The word to find is "every". Copy each line of the material that contains it.

----- Data for processing

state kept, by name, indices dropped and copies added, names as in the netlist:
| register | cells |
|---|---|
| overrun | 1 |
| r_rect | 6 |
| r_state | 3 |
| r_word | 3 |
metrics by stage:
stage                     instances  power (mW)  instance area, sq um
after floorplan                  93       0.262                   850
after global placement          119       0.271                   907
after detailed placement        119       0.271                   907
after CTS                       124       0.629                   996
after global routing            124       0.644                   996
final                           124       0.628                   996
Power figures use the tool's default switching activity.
`src/rtl/d_branch_pred_cmp_pkg.sv`:
```
// Shared constants for the D-stage branch resolver: MIPS branch opcodes,
// REGIMM rt selectors and the 2-bit saturating counter encodings.
package d_branch_pred_cmp_pkg;

  localparam logic [5:0] OP_REGIMM = 6'b000001;
  localparam logic [5:0] OP_BEQ    = 6'b000100;
  localparam logic [5:0] OP_BNE    = 6'b000101;
  localparam logic [5:0] OP_BLEZ   = 6'b000110;
  localparam logic [5:0] OP_BGTZ   = 6'b000111;

  localparam logic [4:0] RT_BLTZ = 5'b00000;
  localparam logic [4:0] RT_BGEZ = 5'b00001;

  typedef enum logic [1:0] {
    SNT = 2'b00,
    WNT = 2'b01,
    WT  = 2'b10,
    ST  = 2'b11
  } ctr_t;

  // Saturating step: taken moves toward ST, not-taken toward SNT.
  function automatic logic [1:0] ctr_next(input logic [1:0] cur, input logic taken);
    logic [1:0] nxt;
    nxt = cur;
    if (taken && cur != ST)
      nxt = cur + 2'd1;
    else if (!taken && cur != SNT)
      nxt = cur - 2'd1;
    return nxt;
  endfunction

endpackage

```
`src/rtl/d_branch_pred_cmp_cond.sv`:
```
// Combinational decode and compare for the six MIPS conditional branches.
// Zero-compare branches look only at the sign and zero-ness of left.
module d_branch_cond
  import d_branch_pred_cmp_pkg::*;
#(
  parameter int DATA_W = 32
) (
  input  logic [5:0]        opcode,
  input  logic [4:0]        rt,
  input  logic [DATA_W-1:0] left,
  input  logic [DATA_W-1:0] right,
  output logic              is_branch,
  output logic              branch_taken
);

  logic left_neg;
  logic left_zero;

  assign left_neg  = left[DATA_W-1];
  assign left_zero = (left == '0);

  always_comb begin
    is_branch    = 1'b0;
    branch_taken = 1'b0;
    case (opcode)
      OP_BEQ: begin
        is_branch    = 1'b1;
        branch_taken = (left == right);
      end
      OP_BNE: begin
        is_branch    = 1'b1;
        branch_taken = (left != right);
      end
      OP_BLEZ: begin
        is_branch    = 1'b1;
        branch_taken = left_neg | left_zero;
      end
      OP_BGTZ: begin
        is_branch    = 1'b1;
        branch_taken = ~left_neg & ~left_zero;
      end
      OP_REGIMM: begin
        if (rt == RT_BGEZ) begin
          is_branch    = 1'b1;
          branch_taken = ~left_neg;
        end else if (rt == RT_BLTZ) begin
          is_branch    = 1'b1;
          branch_taken = left_neg;
        end
      end
      default: begin
        is_branch    = 1'b0;
        branch_taken = 1'b0;
      end
    endcase
  end

endmodule

```
`src/rtl/d_branch_pred_cmp.sv`:
```
// D-stage branch resolver with a 2-bit saturating pattern-history predictor.
// Optional BRANCH_STATS_EN adds resolve/mispredict counters br_count, mp_count.
module d_branch_pred_cmp
  import d_branch_pred_cmp_pkg::*;
#(
  parameter int         DATA_W     = 32,
  parameter int         PHT_DEPTH  = 64,
  parameter logic [1:0] INIT_STATE = 2'b01
) (
  input  logic              clk,
  input  logic              reset,
  input  logic [31:0]       f_pc,
  output logic              f_pred_taken,
  input  logic              d_valid,
  input  logic              d_stall,
  input  logic [31:0]       d_pc,
  input  logic [31:0]       d_instr,
  input  logic              d_pred_taken,
  input  logic [DATA_W-1:0] left,
  input  logic [DATA_W-1:0] right,
  output logic              is_branch,
  output logic              branch_taken,
  output logic              mispredict
`ifdef BRANCH_STATS_EN
  ,
  output logic [31:0]       br_count,
  output logic [31:0]       mp_count
`endif
);

  localparam int IDX_W = $clog2(PHT_DEPTH);

  logic [1:0]       pht [PHT_DEPTH];
  logic [IDX_W-1:0] f_idx;
  logic [IDX_W-1:0] d_idx;
  logic             resolve;

  d_branch_cond #(.DATA_W(DATA_W)) u_cond (
    .opcode       (d_instr[31:26]),
    .rt           (d_instr[20:16]),
    .left         (left),
    .right        (right),
    .is_branch    (is_branch),
    .branch_taken (branch_taken)
  );

  assign f_idx = f_pc[IDX_W+1:2];
  assign d_idx = d_pc[IDX_W+1:2];

  // d_valid qualifies the D instruction; d_stall freezes it, so a branch
  // resolves (and trains) only on a cycle that is valid, not stalled, not reset.
  assign resolve    = d_valid & is_branch & ~d_stall & ~reset;
  assign mispredict = resolve & (branch_taken ^ d_pred_taken);

  // Reading the array directly returns the pre-update value on same-index collisions.
  assign f_pred_taken = reset ? INIT_STATE[1] : pht[f_idx][1];

  always_ff @(posedge clk) begin
    if (reset) begin
      for (int i = 0; i < PHT_DEPTH; i++)
        pht[i] <= INIT_STATE;
    end else if (resolve) begin
      pht[d_idx] <= ctr_next(pht[d_idx], branch_taken);
    end
  end

`ifdef BRANCH_STATS_EN
  always_ff @(posedge clk) begin
    if (reset) begin
      br_count <= '0;
      mp_count <= '0;
    end else begin
      if (resolve)
        br_count <= br_count + 32'd1;
      if (mispredict)
        mp_count <= mp_count + 32'd1;
    end
  end
`endif

  logic unused_pc_bits;
  assign unused_pc_bits = ^{f_pc[1:0], f_pc[31:IDX_W+2], d_pc[1:0], d_pc[31:IDX_W+2],
                            d_instr[25:21], d_instr[15:0]};

endmodule

```
`config.mk`:
```
export PLATFORM = sky130hd
export DESIGN_NAME = d_branch_pred_cmp
export DESIGN_NICKNAME = d
export VERILOG_FILES = /design/src/rtl/d_branch_pred_cmp_pkg.sv /design/src/rtl/d_branch_pred_cmp_cond.sv /design/src/rtl/d_branch_pred_cmp.sv
export SDC_FILE = /design/constraint.sdc
export NUM_CORES = 1
export LEC_CHECK = 0
export ABC_AREA = 1
export CAP_MARGIN = 20
export CORE_AREA = 3 3 149 151
export CTS_CLUSTER_SIZE = 16
export DETAILED_ROUTE_END_ITERATION = 10
export DIE_AREA = 0 0 152 154
export PLACE_DENSITY = 0.68
export SLEW_MARGIN = 0
export SYNTH_ARGS = -nofsm -noshare
export SYNTH_HDL_FRONTEND = slang
export SYNTH_SLANG_ARGS = --single-unit
```
`constraint.sdc`:
```
create_clock -name clk -period 7.9 [get_ports clk]
set_clock_uncertainty 0.1 [all_clocks]
set_input_delay 1.58 -clock clk [delete_from_list [all_inputs] [get_ports clk]]
set_output_delay 1.58 -clock clk [all_outputs]
set_load 0.02 [all_outputs]
```
Yosys cells after proc, flatten, opt, wreduce, memory -nomap -nowiden:

Memories as Yosys holds them, arrays and structs flattened.
Cells that the tools add are included.

* output and inout bits: 4
* memories kept: 1
* bits in writable memories: 128
* input bits: 165
* word-level logic and storage cells: 50
* flip-flop bits (word level): 0

* bitwise operators: 11
* add/sub/neg operators: 2
* equality and inequality tests: 9
* muxes and demuxes: 19
* reductions and logical operators: 8

Memories
* pht: depth 64, bits a word 2, read ports 2, clocked after Yosys merged registers in 0, write ports 64, RTL line d_branch_pred_cmp.sv:33 `logic [1:0] pht [PHT_DEPTH];`

Operators by type and width (count)
* == test 32 bit: 1
* logical NOT 32 bit: 1
* inequality test 32 bit: 1
* == test 6 x 3 -> 1 bit (second input constant): 4
* two-way mux 1 bit: 11
* two-way mux 2 bit: 5
* == test 6 x 1 -> 1 bit (second input constant): 1
* two-way mux 6 bit: 1
* AND 1 bit: 5
* == test 5 x 1 -> 1 bit (second input constant): 1
* logical NOT 5 bit: 1
* case mux 1 bit (5 select lines): 1
* inverter 1 bit: 4
* OR reduction 4 bit: 1
* adder 2 x 1 -> 2 bit (second input constant): 1
* logical AND 1 bit: 2
* inequality test 2 bit (second input constant): 1
* case mux 1 bit (2 select lines): 1
* nonzero test 2 bit: 1
* OR reduction 2 bit: 1
* subtractor 2 x 1 -> 2 bit (second input constant): 1
* logical NOT 1 bit: 1
* bitwise OR 1 bit: 1
* bitwise XOR 1 bit: 1

Logic depth before layout (Yosys ltp):

* depth in word-level cells: 12
* gate-level depth with buffers: 21
* depth with buffers taken out: 19

Cells and area by module:

From an unflattened synthesis, not the netlist that was laid out.

* cell total of the unflattened synthesis: 1161
* area, all modules: 8663.3 um2

By module, submodules not included
* d_branch_pred_cmp: seq. area each 3843.7 um2, area each 7925.1 um2, instances 1, cells an instance 1019
* d_branch_cond: seq. area each 0.0 um2, area each 738.2 um2, instances 1, cells an instance 142

Least setup slack after synthesis:

Ideal clock, no wire load.

* kind: in2out
* start point: input d_instr[26]
* end point: output mispredict
* buffers on the path: 0
* required time: 6.220 ns
* cell stages on the path: 6
* arrival time: 3.152 ns
* slack: 3.068 ns
* cell sequence: inv_1 nor2_1 nand3_1 o21ai_0 nand3_1 nor2_1

* cells in the longest elaborated chain, start to end: 7
* elaborated cells between the ends (all ways): 13
* those cells by class: 5 x eq/ne; 2 x mux; 5 x bitwise; 1 x reduce/logical

Ends and longest elaborated chain
* start: declaration: RTL line d_branch_pred_cmp.sv:17 `input logic [31:0] d_instr,`
* == test 6 x 3 -> 1 bit: RTL line d_branch_pred_cmp_cond.sv:25 `case (opcode)`
* OR reduction 4 bit (no source line)
* case mux 1 bit (2 select lines) (*): RTL line d_branch_pred_cmp_cond.sv:25
* via is_branch: RTL line d_branch_pred_cmp.sv:21 `output logic is_branch,`
* AND 1 bit (*) (3 in a row): RTL line d_branch_pred_cmp.sv:52 `assign resolve = d_valid & is_branch & ~d_stall & ~reset;`
* AND 1 bit (*): RTL line d_branch_pred_cmp.sv:53 `assign mispredict = resolve & (branch_taken ^ d_pred_taken);`
* end: declaration: RTL line d_branch_pred_cmp.sv:23 `output logic mispredict`

The timed path passes the listed nets; every way through them passes the cells marked *.

Worst setup path after layout:

* start point: input f_pc[2]
* end point: output f_pred_taken

* cells in the longest elaborated chain, start to end: 2

Ends and longest elaborated chain
* start: declaration: RTL line d_branch_pred_cmp.sv:12 `input logic [31:0] f_pc,`
* memory read (64 x 2 bit)
* two-way mux 1 bit: RTL line d_branch_pred_cmp.sv:56 `assign f_pred_taken = reset ? INIT_STATE[1] : pht[f_idx][1];`
* end: declaration: RTL line d_branch_pred_cmp.sv:13 `output logic f_pred_taken,`

No other way between the ends.
`src/rtl/gene_sweep_pkg.sv`:
```
// Shared types and defaults for the gene network initial-state sweep.
package gene_sweep_pkg;

    localparam int unsigned GENE_W_DEF    = 8;
    localparam int unsigned MAX_STEPS_DEF = 16;

    typedef enum logic [2:0] {
        IDLE,
        LOAD,
        RUN,
        REPORT,
        DONE
    } sweep_state_t;

    localparam logic [1:0] KIND_FIXED   = 2'b00;
    localparam logic [1:0] KIND_CYCLE2  = 2'b01;
    localparam logic [1:0] KIND_TIMEOUT = 2'b10;

endpackage

```
`src/rtl/gene_orbit_monitor.sv`:
```
// Tracks recent network samples and the step count, and flags orbit termination.
// GENE_SWEEP_CYCLE2_DETECT_EN adds period-2 orbit detection.
module gene_orbit_monitor
    import gene_sweep_pkg::*;
#(
    parameter int unsigned W         = GENE_W_DEF,
    parameter int unsigned MAX_STEPS = MAX_STEPS_DEF,
    parameter int unsigned SW        = $clog2(MAX_STEPS + 1)
) (
    input  logic          clk,
    input  logic          rst,
    input  logic          clear,
    input  logic          advance,
    input  logic [W-1:0]  net_state,
    output logic [SW-1:0] step_cnt,
    output logic          term_c,
    output logic [1:0]    kind_c
);

    logic [W-1:0] prev;
    logic         prev_valid;
    logic         fixed_c;
    logic         cycle2_c;
    logic         limit_c;

    assign fixed_c = prev_valid && (net_state == prev);
    assign limit_c = (step_cnt == SW'(MAX_STEPS - 1));

`ifdef GENE_SWEEP_CYCLE2_DETECT_EN
    logic [W-1:0] prev2;
    logic         prev2_valid;

    assign cycle2_c = prev2_valid && (net_state == prev2) && (net_state != prev);

    always_ff @(posedge clk or posedge rst) begin
        if (rst) begin
            prev2       <= '0;
            prev2_valid <= 1'b0;
        end else if (clear) begin
            prev2_valid <= 1'b0;
        end else if (advance && !term_c) begin
            prev2       <= prev;
            prev2_valid <= prev_valid;
        end
    end
`else
    assign cycle2_c = 1'b0;
`endif

    // FIXED outranks CYCLE2, which outranks TIMEOUT
    always_comb begin
        kind_c = KIND_TIMEOUT;
        if (fixed_c) begin
            kind_c = KIND_FIXED;
        end else if (cycle2_c) begin
            kind_c = KIND_CYCLE2;
        end
        term_c = fixed_c || cycle2_c || limit_c;
    end

    always_ff @(posedge clk or posedge rst) begin
        if (rst) begin
            prev       <= '0;
            prev_valid <= 1'b0;
            step_cnt   <= '0;
        end else if (clear) begin
            prev_valid <= 1'b0;
            step_cnt   <= '0;
        end else if (advance && !term_c) begin
            prev       <= net_state;
            prev_valid <= 1'b1;
            step_cnt   <= step_cnt + SW'(1);
        end
    end

endmodule

```
`src/rtl/gene_sweep_controller.sv`:
```
// Sweeps the gene network over every initial state and reports how each orbit ends.
// GENE_SWEEP_CYCLE2_DETECT_EN enables CYCLE2 records (see gene_orbit_monitor).
module gene_sweep_controller
    import gene_sweep_pkg::*;
#(
    parameter  int unsigned W         = GENE_W_DEF,
    parameter  int unsigned MAX_STEPS = MAX_STEPS_DEF,
    localparam int unsigned SW        = $clog2(MAX_STEPS + 1)
) (
    input  logic          clk,
    input  logic          rst,
    input  logic          start,
    input  logic          abort,
    input  logic [W-1:0]  net_state,
    output logic          load,
    output logic [W-1:0]  init_val,
    output logic          step_en,
    output logic          res_valid,
    input  logic          res_ready,
    output logic [W-1:0]  res_init,
    output logic [W-1:0]  res_state,
    output logic [1:0]    res_kind,
    output logic [SW-1:0] res_steps,
    output logic [W:0]    fixed_count,
    output logic          busy,
    output logic          done
);

    sweep_state_t  state, state_n;
    logic [W-1:0]  cur_init, cur_init_n;
    logic [W:0]    fixed_count_n;
    logic [W-1:0]  res_init_n, res_state_n;
    logic [1:0]    res_kind_n;
    logic [SW-1:0] res_steps_n;
    logic          mon_clear_c, mon_adv_c;
    logic [SW-1:0] step_cnt;
    logic          term_c;
    logic [1:0]    kind_c;

    gene_orbit_monitor #(
        .W         (W),
        .MAX_STEPS (MAX_STEPS),
        .SW        (SW)
    ) u_monitor (
        .clk       (clk),
        .rst       (rst),
        .clear     (mon_clear_c),
        .advance   (mon_adv_c),
        .net_state (net_state),
        .step_cnt  (step_cnt),
        .term_c    (term_c),
        .kind_c    (kind_c)
    );

    assign init_val = cur_init;

    always_ff @(posedge clk or posedge rst) begin
        if (rst) begin
            state <= IDLE;
        end else begin
            state <= state_n;
        end
    end

    always_comb begin
        state_n       = state;
        cur_init_n    = cur_init;
        fixed_count_n = fixed_count;
        res_init_n    = res_init;
        res_state_n   = res_state;
        res_kind_n    = res_kind;
        res_steps_n   = res_steps;
        mon_clear_c   = 1'b0;
        mon_adv_c     = 1'b0;

        case (state)
            IDLE: begin
                if (start) begin
                    state_n       = LOAD;
                    cur_init_n    = '0;
                    fixed_count_n = '0;
                end
            end
            LOAD: begin
                mon_clear_c = 1'b1;
                state_n     = RUN;
            end
            RUN: begin
                mon_adv_c = 1'b1;
                if (term_c) begin
                    state_n     = REPORT;
                    res_init_n  = cur_init;
                    res_state_n = net_state;
                    res_kind_n  = kind_c;
                    res_steps_n = step_cnt;
                    if (kind_c == KIND_FIXED) begin
                        fixed_count_n = fixed_count + (W+1)'(1);
                    end
                end
            end
            REPORT: begin
                // Last initial is caught before the increment so cur_init never wraps
                if (res_ready) begin
                    if (cur_init == '1) begin
                        state_n = DONE;
                    end else begin
                        cur_init_n = cur_init + W'(1);
                        state_n    = LOAD;
                    end
                end
            end
            DONE: begin
                state_n = IDLE;
            end
            default: begin
                state_n = IDLE;
            end
        endcase

        if (abort) begin
            state_n       = IDLE;
            cur_init_n    = cur_init;
            fixed_count_n = fixed_count;
            res_init_n    = res_init;
            res_state_n   = res_state;
            res_kind_n    = res_kind;
            res_steps_n   = res_steps;
            mon_adv_c     = 1'b0;
        end
    end

    // Outputs are registered from the next state so they line up with the state they describe
    always_ff @(posedge clk or posedge rst) begin
        if (rst) begin
            cur_init    <= '0;
            fixed_count <= '0;
            res_init    <= '0;
            res_state   <= '0;
            res_kind    <= '0;
            res_steps   <= '0;
            load        <= 1'b0;
            step_en     <= 1'b0;
            res_valid   <= 1'b0;
            busy        <= 1'b0;
            done        <= 1'b0;
        end else begin
            cur_init    <= cur_init_n;
            fixed_count <= fixed_count_n;
            res_init    <= res_init_n;
            res_state   <= res_state_n;
            res_kind    <= res_kind_n;
            res_steps   <= res_steps_n;
            load        <= (state_n == LOAD);
            step_en     <= (state_n == RUN);
            res_valid   <= (state_n == REPORT);
            busy        <= (state_n != IDLE);
            done        <= (state_n == DONE);
        end
    end

endmodule

```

----------

Task result
The timed path passes the listed nets; every way through them passes the cells marked *.
// Sweeps the gene network over every initial state and reports how each orbit ends.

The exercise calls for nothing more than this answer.